Saturday, 21 September 2013 - 7:48pm IST Updated: Saturday, 21 September 2013 - 7:05pm IST | Place: Mumbai | Agency: DNA Web Team

Many cult shows branch out into different mediums to take advantage of their popularity. There are several tie-in products and various ways to gain new ground on platforms not explored before. One of the latest trends is to continue a cancelled/ended TV show in comic book form. Now, this may not appeal to most people, as watching a program on TV is different than buying a comic book online or in stores, but the fact of the matter is that it happens and it works. Sci-fi and supernatural based shows are generally the ones that form huge cult followings whether they've been on the air for ten seasons or as short as one season. When these shows are cancelled by the network or ended because it's run its course, the fans more often than not, want more. They sign in petitions and letters asking for some form of continuation of their favourite shows. And with the use of comic book continuations, their requests can be answered. Lots of TV shows already have comic book adaptations running along side their TV counterparts (Arrow, Dexter, Supernatural). But those are generally side stories and prequels and are mostly considered non-canon and continuation in comic book form after the show ends is a way of still getting your daily dose of all your favourites. A number of hit TV shows have made a successful transition into comic book form and continue to engage a wide, if not wider fan following.

 

Smallville which ended it's impressive ten year run in 2011, continued right where it left off as DC Comics' released weekly digital issue comic books, with three digital issues combining to form a print issue comic book which released monthly. Entitled season 11, it used all the main characters from the show, and was a success, allowing fans to continue to experience the origin story of the Man Of Steel.

 

Joss Whedon, reigning king of all things geek, has successfully brought a number of shows into the panels including Dollhouse, Angel and of course his pride and joy, cult classic Buffy the Vampire Slayer, a show that has one of the biggest cult followings in the world. Buffy the Vampire Slayer already had a number of tie-in books and comics when the show was on the air (Most of them non-canon). However after it ended its seven year run on WB/UPN, Dark Horse Comics published 40 issues under the banner Buffy the Vampire Slayer: Season Eight, from 2007-2011 releasing one issue per month. The raging success of Season Eight, prompted the release of Season Nine in 2011 with 25 issues.Spin-offs focusing on Angel, Faith, Willow and Spike were also released, with Angel getting its Season Six and another spin-off entitled, Angel and Faith which had 25 issues and released in 2011 along side Buffy Season Nine.

 

Rumours have recently surfaced of another one of Joss Whedon's cult classics, Firefly re-entering into the comic book medium. The show lasted only fourteen episodes, which created outrage among fans, and sparked a wide number of petitions to renew the show in some medium or the other. These requests were heard when Serenity, a movie about the central cast was made in 2005. Although there have been some comics released on the show, over the past couple of months, Dark Horse Comics have been releasing teaser images with the hashtag #WheresSerenity all over Twitter, Facebook and Instagram, to promote what looks like a new series following Mal, Zoe, Jayne and the rest of the Serenity crew.

 

Other popular TV shows like Xena: The Warrior Princess, Dollhouse, Battlestar Galactica, Charmed and Jerico have also release continuations of their now ended/cancelled TV shows.

 

NBC's Heroes and Fox's The X-Files are the latest shows that are trying to enjoy their cult status by venturing into the comic book forum.

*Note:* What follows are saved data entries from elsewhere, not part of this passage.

===== src/rtl/normaliza_seq.sv =====
// Multi-cycle post-add normaliser: carry renormalisation, iterative left shift
// after cancellation, and zero/subnormal/overflow classification.
module normaliza_seq #(
    parameter int MANT_W = 10,
    parameter int EXP_W  = 5
) (
    input  logic              clock,
    input  logic              reset,
    input  logic              in_valido,
    output logic              in_pronto,
    input  logic [MANT_W+1:0] mantissa_resultado,
    input  logic [EXP_W-1:0]  expoente_resultado,
    output logic              out_valido,
    input  logic              out_pronto,
    output logic [MANT_W-1:0] mantissa_normalizada,
    output logic [EXP_W-1:0]  expoente_ajustado,
    output logic              flag_zero,
    output logic              flag_subnormal,
    output logic              flag_overflow
);

    typedef enum logic [1:0] {OCIOSO, AVALIA, DESLOCA, FIM} estado_t;

    localparam logic [EXP_W-1:0] EXP_MAX = '1;
    localparam logic [EXP_W-1:0] EXP_UM  = EXP_W'(1);

    estado_t           r_estado, w_prox;
    logic [MANT_W+1:0] r_m, w_m;
    logic [EXP_W-1:0]  r_e, w_e;
    logic [MANT_W-1:0] r_frac, w_frac;
    logic [EXP_W-1:0]  r_exp, w_exp;
    logic              r_zero, w_zero;
    logic              r_sub, w_sub;
    logic              r_ovf, w_ovf;

    logic [MANT_W+1:0] w_m_sh;
    logic [EXP_W-1:0]  w_e_inc;
    logic [EXP_W-1:0]  w_e_dec;

    assign w_m_sh  = r_m << 1;
    assign w_e_inc = r_e + EXP_UM;
    assign w_e_dec = r_e - EXP_UM;

    always_ff @(posedge clock or posedge reset) begin
        if (reset) begin
            r_estado <= OCIOSO;
            r_m      <= '0;
            r_e      <= '0;
            r_frac   <= '0;
            r_exp    <= '0;
            r_zero   <= 1'b0;
            r_sub    <= 1'b0;
            r_ovf    <= 1'b0;
        end else begin
            r_estado <= w_prox;
            r_m      <= w_m;
            r_e      <= w_e;
            r_frac   <= w_frac;
            r_exp    <= w_exp;
            r_zero   <= w_zero;
            r_sub    <= w_sub;
            r_ovf    <= w_ovf;
        end
    end

    always_comb begin
        w_prox = r_estado;
        w_m    = r_m;
        w_e    = r_e;
        w_frac = r_frac;
        w_exp  = r_exp;
        w_zero = r_zero;
        w_sub  = r_sub;
        w_ovf  = r_ovf;
        case (r_estado)
            OCIOSO: begin
                if (in_valido) begin
                    w_m    = mantissa_resultado;
                    w_e    = expoente_resultado;
                    w_zero = 1'b0;
                    w_sub  = 1'b0;
                    w_ovf  = 1'b0;
                    w_prox = AVALIA;
                end
            end
            AVALIA: begin
                w_prox = FIM;
                if (r_m == '0) begin
                    w_frac = '0;
                    w_exp  = '0;
                    w_zero = 1'b1;
                end else if (r_m[MANT_W+1]) begin
                    // e already all-ones counts as overflow too, not a wrap to 0
                    if (r_e >= EXP_MAX - EXP_UM) begin
                        w_frac = '0;
                        w_exp  = EXP_MAX;
                        w_ovf  = 1'b1;
                    end else begin
                        w_frac = r_m[MANT_W:1];
                        w_exp  = w_e_inc;
                    end
                end else if (r_m[MANT_W]) begin
                    w_frac = r_m[MANT_W-1:0];
                    w_exp  = r_e;
                end else if (r_e <= EXP_UM) begin
                    w_frac = r_m[MANT_W-1:0];
                    w_exp  = '0;
                    w_sub  = 1'b1;
                end else begin
                    w_prox = DESLOCA;
                end
            end
            DESLOCA: begin
                w_m = w_m_sh;
                w_e = w_e_dec;
                if (w_m_sh[MANT_W]) begin
                    w_frac = w_m_sh[MANT_W-1:0];
                    w_exp  = w_e_dec;
                    w_prox = FIM;
                end else if (w_e_dec == EXP_UM) begin
                    w_frac = w_m_sh[MANT_W-1:0];
                    w_exp  = '0;
                    w_sub  = 1'b1;
                    w_prox = FIM;
                end
            end
            FIM: begin
                if (out_pronto) w_prox = OCIOSO;
            end
            default: w_prox = OCIOSO;
        endcase
    end

    assign in_pronto            = (r_estado == OCIOSO);
    assign out_valido           = (r_estado == FIM);
    assign mantissa_normalizada = r_frac;
    assign expoente_ajustado    = r_exp;
    assign flag_zero            = r_zero;
    assign flag_subnormal       = r_sub;
    assign flag_overflow        = r_ovf;

endmodule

It's interesting to note that most of the TV shows that do continue through the print medium already have a large cult following and are of the sci-fi/supernatural variety. With the explosion of social media and of course the easy access to computers and the Internet, most of the comics release online as digital copies, which make them extremely easy to download through online stores and just as easy to read on your phone, computers or as most people do nowadays on your tablets. It seems it's just a matter of time before Supernatural, Fringe, Dexter and other popular shows enter into this absolutely booming platform to continue telling their stories.